Administration Vehicle. Given the increasing popularity of internet surveys in the US, is

the SDS-17 valid not only in the traditional group administration via paper and pencil

booklets but also in the online environment? Differences in SDR can occur between

online and paper and pencil (e.g., Pettit, 2002), and between responding alone or in a

group (e.g., Richman, Kiesler, Weisband, & Drasgow, 1999). Although such studies

have not yielded entirely consistent results (Hancock & Flowers, 2001), a conservative

approach would be to validate the SDS-17 separately for group paper and pencil and for

online administration.

Demographic Differences. In the US, do SDS-17 scores vary with one’s demographic

characteristics?

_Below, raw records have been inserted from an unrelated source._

$ cat design.v
package libalu;
	parameter logic[1:0]   ASEL_RS1          = 2'b00;
	parameter logic[1:0]   ASEL_PC           = 2'b01;
	parameter logic[1:0]   ASEL_IM0          = 2'b10; 
	parameter logic[1:0]   ASEL_MULA         = 2'b11; 
	parameter logic[1:0]   BSEL_RS2          = 2'b00;
	parameter logic[1:0]   BSEL_IMM          = 2'b01;
	parameter logic[1:0]   BSEL_IM4          = 2'b10;  
	parameter logic[1:0]   BSEL_MULB         = 2'b11;  
	parameter logic[4:0]   ALU_ADD           = 5'b10000;
	parameter logic[4:0]   ALU_SUB           = 5'b10001;
	parameter logic[4:0]   ALU_JAL           = 5'b10010;
	parameter logic[4:0]   ALU_SLL           = 5'b01000;  
	parameter logic[4:0]   ALU_SRL           = 5'b01001;  
	parameter logic[4:0]   ALU_SRA           = 5'b01010;  
	parameter logic[4:0]   ALU_XOR           = 5'b00100;
	parameter logic[4:0]   ALU_OR            = 5'b00101;
	parameter logic[4:0]   ALU_AND           = 5'b00110;
	parameter logic[4:0]   ALU_SLT           = 5'b00010;  
	parameter logic[4:0]   ALU_SLTU          = 5'b00011;  
	parameter logic[4:0]   ALU_CMP           = 5'b00000;
	parameter logic[4:0]   ALU_CMPU          = 5'b00001;  
	parameter logic[1:0]   BRAN_GT           = 2'b00;
	parameter logic[1:0]   BRAN_LT           = 2'b01;
	parameter logic[1:0]   BRAN_EQ           = 2'b10;
	parameter logic[1:0]   BRAN_ERROR        = 2'b11;
endpackage
package libcsr;
typedef enum logic [1:0] {
	CSR_OP_READ,
	CSR_OP_WRITE,
	CSR_OP_SET,
	CSR_OP_CLEAR
} csr_op_e;
typedef enum logic[1:0] {
	PRIV_LVL_M = 2'b11,  
	PRIV_LVL_H = 2'b10,  
	PRIV_LVL_S = 2'b01,  
	PRIV_LVL_U = 2'b00   
} priv_lvl_e;
typedef enum logic[11:0] {
	CSR_MHARTID   = 12'hF14,
	CSR_MSTATUS   = 12'h300, 
	CSR_MISA      = 12'h301, 
	CSR_MTVEC     = 12'h305, 
	CSR_MSCRATCH  = 12'h340, 
	CSR_MEPC      = 12'h341, 
	CSR_MCAUSE    = 12'h342, 
	CSR_MTVAL     = 12'h343, 
	CSR_MCYCLE         = 12'hB00,
	CSR_MINSTRET       = 12'hB02,	
	CSR_MCYCLEH        = 12'hB80,
	CSR_MINSTRETH      = 12'hB82,
	CSR_CYCLE          = 12'hC00
} csr_add_e;
parameter int unsigned CSR_MSTATUS_MIE_BIT      = 3;  
parameter int unsigned CSR_MSTATUS_MPIE_BIT     = 7; 
parameter int unsigned CSR_MSTATUS_MPP_LBIT     = 11;
parameter int unsigned CSR_MSTATUS_MPP_HBIT     = 12;
parameter int unsigned CSR_MSTATUS_MPRV_BIT     = 17;
endpackage
==> flow/run.sh <==
#!/bin/bash
# OpenROAD 26Q1-2900-gdf79404cd8, Yosys 0.63+post, stock flow scripts
make -C /OpenROAD-flow-scripts/flow DESIGN_CONFIG=/design/flow/config.mk WORK_HOME=/design/flow/orfs finish
==> flow/config.mk <==
export PLATFORM = sky130hd
export DESIGN_NAME = im_access
export DESIGN_NICKNAME = im_access
export VERILOG_FILES = /design/flow/design.v
export SDC_FILE = /design/flow/constraint.sdc
export NUM_CORES = 4
export LEC_CHECK = 1
export CORE_UTILIZATION = 30
==> flow/constraint.sdc <==
current_design im_access

set clk_period 10.8
set clk_io_pct 0.2

create_clock -name clk0 -period $clk_period [get_ports {clk}]

set non_clock_inputs [all_inputs -no_clocks]
set_input_delay [expr $clk_period * $clk_io_pct] -clock clk0 $non_clock_inputs
set_output_delay [expr $clk_period * $clk_io_pct] -clock clk0 [all_outputs]
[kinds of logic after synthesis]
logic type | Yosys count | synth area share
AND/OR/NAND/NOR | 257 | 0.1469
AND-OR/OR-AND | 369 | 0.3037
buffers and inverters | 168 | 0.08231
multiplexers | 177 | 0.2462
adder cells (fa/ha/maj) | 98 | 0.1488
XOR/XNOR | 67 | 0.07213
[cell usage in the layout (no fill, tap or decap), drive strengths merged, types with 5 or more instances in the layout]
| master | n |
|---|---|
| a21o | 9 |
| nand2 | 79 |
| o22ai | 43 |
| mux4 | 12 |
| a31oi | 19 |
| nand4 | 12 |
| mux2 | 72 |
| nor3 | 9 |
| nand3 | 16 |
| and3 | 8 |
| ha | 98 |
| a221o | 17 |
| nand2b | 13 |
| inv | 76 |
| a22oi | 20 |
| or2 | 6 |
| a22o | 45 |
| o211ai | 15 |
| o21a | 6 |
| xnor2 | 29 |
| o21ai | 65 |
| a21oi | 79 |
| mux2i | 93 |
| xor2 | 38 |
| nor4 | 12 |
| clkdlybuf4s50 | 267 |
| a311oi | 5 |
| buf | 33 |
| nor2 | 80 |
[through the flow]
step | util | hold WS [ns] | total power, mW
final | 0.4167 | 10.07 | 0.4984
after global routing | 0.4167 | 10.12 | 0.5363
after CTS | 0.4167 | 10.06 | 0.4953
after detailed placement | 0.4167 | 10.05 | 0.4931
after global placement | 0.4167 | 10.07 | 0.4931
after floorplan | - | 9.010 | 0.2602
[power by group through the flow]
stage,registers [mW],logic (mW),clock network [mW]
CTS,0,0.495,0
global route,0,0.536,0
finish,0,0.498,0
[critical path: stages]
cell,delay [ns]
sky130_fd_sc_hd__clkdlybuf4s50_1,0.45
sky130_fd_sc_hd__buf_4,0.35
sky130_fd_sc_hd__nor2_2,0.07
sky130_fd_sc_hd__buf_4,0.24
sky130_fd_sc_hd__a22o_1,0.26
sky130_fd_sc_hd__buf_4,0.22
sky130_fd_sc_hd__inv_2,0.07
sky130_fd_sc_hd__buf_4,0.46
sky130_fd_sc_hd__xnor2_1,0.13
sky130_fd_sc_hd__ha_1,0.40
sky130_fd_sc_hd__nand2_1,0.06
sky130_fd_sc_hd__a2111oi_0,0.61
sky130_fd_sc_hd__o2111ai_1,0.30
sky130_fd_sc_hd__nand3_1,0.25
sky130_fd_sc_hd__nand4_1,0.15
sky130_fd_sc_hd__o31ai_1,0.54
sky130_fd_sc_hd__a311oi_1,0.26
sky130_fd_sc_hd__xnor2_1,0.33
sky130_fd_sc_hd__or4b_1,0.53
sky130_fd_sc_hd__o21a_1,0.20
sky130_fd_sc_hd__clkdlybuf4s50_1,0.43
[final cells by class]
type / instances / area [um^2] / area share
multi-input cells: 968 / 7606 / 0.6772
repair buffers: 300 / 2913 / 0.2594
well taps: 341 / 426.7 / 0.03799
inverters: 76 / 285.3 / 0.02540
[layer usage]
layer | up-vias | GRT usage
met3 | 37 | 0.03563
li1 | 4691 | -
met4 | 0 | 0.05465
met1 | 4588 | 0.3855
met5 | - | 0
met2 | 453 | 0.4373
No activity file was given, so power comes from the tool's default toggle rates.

Stober (2001) found in Germany that scores increased with age, but were

unrelated to gender. In the US are there differences associated not only with age and

gender but also with other key variables, notably education, employment status, income,

or marital status?

Overview of Studies

Study 1, based on group administration of a print questionnaire to a university

student sample, asked whether SDS-17 scores are higher when individuals attempt to

answer in a socially desirable manner (Fake Good condition) than when responding in a

typical test administration (Standard condition) and whether both are higher than when

respondents are asked to respond with frank and open answers (Honest condition). Study

2 asked whether the increase in SDS-17 scores under Fake Good conditions occurs

among post-college-age adults taking part in an online survey. Both Studies 1 and 2

assessed the SDS-17’s convergent validity by asking whether it correlates with the MC

scale. In Study 3, university students again responded to a print questionnaire in a group

11

administration. Included in the booklet were the IM and SDE subscales of the Paulhus

BIDR (1994) as well as the MC scale. Again, responses were obtained under two

conditions, Fake Good and Standard.

Predictions

Validity of the SDS-17 as an index of SDR in general and SDB in particular

would be indicated if, first, in all three studies the SDS-17 scores were higher under Fake

Good than under Standard conditions and if, second, in Study 1 scores in both the Fake

Good and Standard conditions were higher than those in the Honest condition. Third,

validity as an index of SDR (but not necessarily of SDB) would be suggested if SDS-17

scores correlated positively with Marlowe-Crowne scores in all conditions in all three

studies, although the correlations under Fake Good conditions may be less reflective of

the scale’s construct validity than would be the correlations in the Standard or Honest

conditions (cf. Pauls & Crost, 2004). Fourth, a stronger correlation of the SDS-17 with

the Impression Management than with the Self Deceptive Enhancement scales would

support the Stober conceptualization of the SDS-17 as an index of SDB. Fifth, while

there was no compelling basis for offering a prediction, it was asked whether SDS-17

scores varied systematically with one’s demographic characteristics.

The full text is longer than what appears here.